Problem requirements: What do the lines say from the start of the entries through the one containing "parameter logic [7:0]"? Repeat them exactly.

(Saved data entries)
■ ■ ■

File: src/rtl/dds_cmd_ctrl.sv
`default_nettype none
// ============================================================================
// Module   : dds_cmd_ctrl
// Brief    : Parses framed UART tuning commands and hands tuning words to the
//            DDS core over req/ack. Define DDS_CMD_CHK_EN for the checksum byte.
// Revision : 1.0
// ============================================================================
module dds_cmd_ctrl #(
  parameter logic [7:0] SYNC_BYTE      = 8'hA5,
  parameter int         TIMEOUT_CYCLES = 20840,
  parameter int         TO_W           = 16
) (
  input  logic        clk,
  input  logic        rst_n,
  input  logic [7:0]  rx_byte,
  input  logic        rx_valid,
  output logic        upd_req,
  output logic        upd_ch,
  output logic [15:0] upd_word,
  input  logic        upd_ack,
  output logic [15:0] freq0,
  output logic [15:0] freq1,
  output logic        frame_ok,
  output logic        frame_err,
  output logic [7:0]  err_cnt
);

  localparam logic [TO_W-1:0] TO_LIMIT = TO_W'(TIMEOUT_CYCLES);

  typedef enum logic [2:0] {
    S_IDLE = 3'd0,
    S_CMD  = 3'd1,
    S_LO   = 3'd2,
    S_HI   = 3'd3,
    S_CHK  = 3'd4,
    S_REQ  = 3'd5
  } state_e;

  state_e            state_q, state_d;
  logic [TO_W-1:0]   to_cnt_q, to_cnt_d;
  logic              ch_q, ch_d;
  logic [15:0]       word_q, word_d;
  logic [15:0]       freq0_q, freq0_d;
  logic [15:0]       freq1_q, freq1_d;
  logic              frame_ok_q, frame_ok_d;
  logic              frame_err_q, frame_err_d;
  logic [7:0]        err_cnt_q, err_cnt_d;

  logic              in_frame;
  logic              timeout;
  logic              err_inc;
  logic [TO_W-1:0]   to_inc;

  assign in_frame = (state_q == S_CMD) || (state_q == S_LO) ||
                    (state_q == S_HI)  || (state_q == S_CHK);
  assign to_inc   = to_cnt_q + 1'b1;
  assign timeout  = (to_inc == TO_LIMIT);

  always_comb begin
    state_d     = state_q;
    to_cnt_d    = to_cnt_q;
    ch_d        = ch_q;
    word_d      = word_q;
    freq0_d     = freq0_q;
    freq1_d     = freq1_q;
    frame_ok_d  = 1'b0;
    frame_err_d = 1'b0;
    err_inc     = 1'b0;

    // A byte arriving on the timeout cycle is consumed rather than rejected.
    if (in_frame) begin
      if (rx_valid) begin
        to_cnt_d = '0;
      end else if (timeout) begin
        to_cnt_d    = '0;
        state_d     = S_IDLE;
        frame_err_d = 1'b1;
        err_inc     = 1'b1;
      end else begin
        to_cnt_d = to_inc;
      end
    end else begin
      to_cnt_d = '0;
    end

    case (state_q)
      S_IDLE: begin
        if (rx_valid && (rx_byte == SYNC_BYTE)) begin
          state_d = S_CMD;
        end
      end
      S_CMD: begin
        if (rx_valid) begin
          if (rx_byte[7:1] != 7'd0) begin
            state_d     = S_IDLE;
            frame_err_d = 1'b1;
            err_inc     = 1'b1;
          end else begin
            ch_d    = rx_byte[0];
            state_d = S_LO;
          end
        end
      end
      S_LO: begin
        if (rx_valid) begin
          word_d[7:0] = rx_byte;
          state_d     = S_HI;
        end
      end
      S_HI: begin
        if (rx_valid) begin
          word_d[15:8] = rx_byte;
`ifdef DDS_CMD_CHK_EN
          state_d      = S_CHK;
`else
          state_d      = S_REQ;
`endif
        end
      end
`ifdef DDS_CMD_CHK_EN
      S_CHK: begin
        if (rx_valid) begin
          if (rx_byte == ({7'd0, ch_q} ^ word_q[7:0] ^ word_q[15:8])) begin
            state_d = S_REQ;
          end else begin
            state_d     = S_IDLE;
            frame_err_d = 1'b1;
            err_inc     = 1'b1;
          end
        end
      end
`endif
      S_REQ: begin
        // Bytes arriving while the core is busy are lost and only counted.
        if (rx_valid) begin
          err_inc = 1'b1;
        end
        if (upd_ack) begin
          if (ch_q) begin
            freq1_d = word_q;
          end else begin
            freq0_d = word_q;
          end
          frame_ok_d = 1'b1;
          state_d    = S_IDLE;
        end
      end
      default: begin
        state_d = S_IDLE;
      end
    endcase

    if (err_inc && (err_cnt_q != 8'hFF)) begin
      err_cnt_d = err_cnt_q + 8'd1;
    end else begin
      err_cnt_d = err_cnt_q;
    end
  end

  always_ff @(posedge clk) begin
    if (!rst_n) begin
      state_q     <= S_IDLE;
      to_cnt_q    <= '0;
      ch_q        <= 1'b0;
      word_q      <= '0;
      freq0_q     <= '0;
      freq1_q     <= '0;
      frame_ok_q  <= 1'b0;
      frame_err_q <= 1'b0;
      err_cnt_q   <= '0;
    end else begin
      state_q     <= state_d;
      to_cnt_q    <= to_cnt_d;
      ch_q        <= ch_d;
      word_q      <= word_d;
      freq0_q     <= freq0_d;
      freq1_q     <= freq1_d;
      frame_ok_q  <= frame_ok_d;
      frame_err_q <= frame_err_d;
      err_cnt_q   <= err_cnt_d;
    end
  end

  assign upd_req   = (state_q == S_REQ);
  assign upd_ch    = ch_q;
  assign upd_word  = word_q;
  assign freq0     = freq0_q;
  assign freq1     = freq1_q;
  assign frame_ok  = frame_ok_q;
  assign frame_err = frame_err_q;
  assign err_cnt   = err_cnt_q;

endmodule
`default_nettype wire
`src/rtl/verifier_coeff_loader.sv`:
```
// Coefficient loader feeding the Verifier's Horner evaluator.
// Streams field elements in, range-checks them, then launches one evaluation.
`ifndef F_NBITS
`define F_NBITS 64
`endif
`ifndef F_Q
`define F_Q 64'hFFFF_FFFF_0000_0001
`endif

module verifier_coeff_loader #(
  parameter int maxDegree = 8,
  parameter int cBits = $clog2(maxDegree + 1)
) (
  input  logic                                 clk,
  input  logic                                 rstb,
  input  logic                                 load,
  input  logic                                 cubic,
  input  logic                                 round,
  input  logic [cBits-1:0]                     ncoeff,
  input  logic                                 in_valid,
  input  logic [`F_NBITS-1:0]                  in_data,
  output logic                                 in_ready,
  output logic [maxDegree:0][`F_NBITS-1:0]     c_out,
  output logic                                 horner_en,
  input  logic                                 horner_ready,
  output logic                                 done,
  output logic                                 busy,
  output logic                                 range_err
);

  if (maxDegree < 3) begin : g_chk_deg
    $error("maxDegree must be at least 3");
  end
  if (cBits != $clog2(maxDegree + 1)) begin : g_chk_cbits
    $error("cBits is derived from maxDegree");
  end

  localparam logic [cBits-1:0] MaxIdx = cBits'(maxDegree);

  typedef enum logic [1:0] {
    IDLE,
    FILL,
    FIRE,
    WAIT
  } state_t;

  state_t           state_q;
  state_t           state_d;
  logic [cBits-1:0] count_q;
  logic [cBits-1:0] target_q;
  logic             first_q;
  logic             done_q;
  logic             take;
  logic             finish;
  logic             bad_beat;
  logic             err_now;

  assign bad_beat = in_data >= `F_Q;
  assign err_now  = range_err | bad_beat;

  always_comb begin
    state_d = state_q;
    take    = 1'b0;
    finish  = 1'b0;
    case (state_q)
      IDLE: begin
        if (load) state_d = FILL;
      end
      FILL: begin
        if (in_valid) begin
          take = 1'b1;
          if (count_q == target_q) begin
            // A bad batch never reaches the evaluator.
            state_d = err_now ? IDLE : FIRE;
            finish  = err_now;
          end
        end
      end
      FIRE: begin
        state_d = WAIT;
      end
      WAIT: begin
        if (!first_q && horner_ready) begin
          state_d = IDLE;
          finish  = 1'b1;
        end
      end
      default: state_d = IDLE;
    endcase
  end

  always_ff @(posedge clk or negedge rstb) begin
    if (!rstb) begin
      state_q <= IDLE;
      done_q  <= 1'b0;
      first_q <= 1'b0;
    end else begin
      state_q <= state_d;
      done_q  <= finish;
      // Evaluator's ready may lag its enable by a cycle.
      first_q <= (state_q == FIRE);
    end
  end

  always_ff @(posedge clk or negedge rstb) begin
    if (!rstb) begin
      c_out     <= '0;
      count_q   <= '0;
      target_q  <= '0;
      range_err <= 1'b0;
    end else if (state_q == IDLE && load) begin
      c_out     <= '0;
      count_q   <= '0;
      range_err <= 1'b0;
      if (round)
        target_q <= cubic ? cBits'(3) : cBits'(2);
      else
        target_q <= (ncoeff > MaxIdx) ? MaxIdx : ncoeff;
    end else if (take) begin
      c_out[count_q] <= in_data;
      if (bad_beat) range_err <= 1'b1;
      if (count_q != target_q) count_q <= count_q + 1'b1;
    end
  end

  assign in_ready  = (state_q == FILL);
  assign horner_en = (state_q == FIRE);
  assign busy      = (state_q != IDLE);
  assign done      = done_q;

endmodule

```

■ ■ ■

Result for this task:
File: src/rtl/dds_cmd_ctrl.sv
`default_nettype none
// ============================================================================
// Module   : dds_cmd_ctrl
// Brief    : Parses framed UART tuning commands and hands tuning words to the
//            DDS core over req/ack. Define DDS_CMD_CHK_EN for the checksum byte.
// Revision : 1.0
// ============================================================================
module dds_cmd_ctrl #(
  parameter logic [7:0] SYNC_BYTE      = 8'hA5,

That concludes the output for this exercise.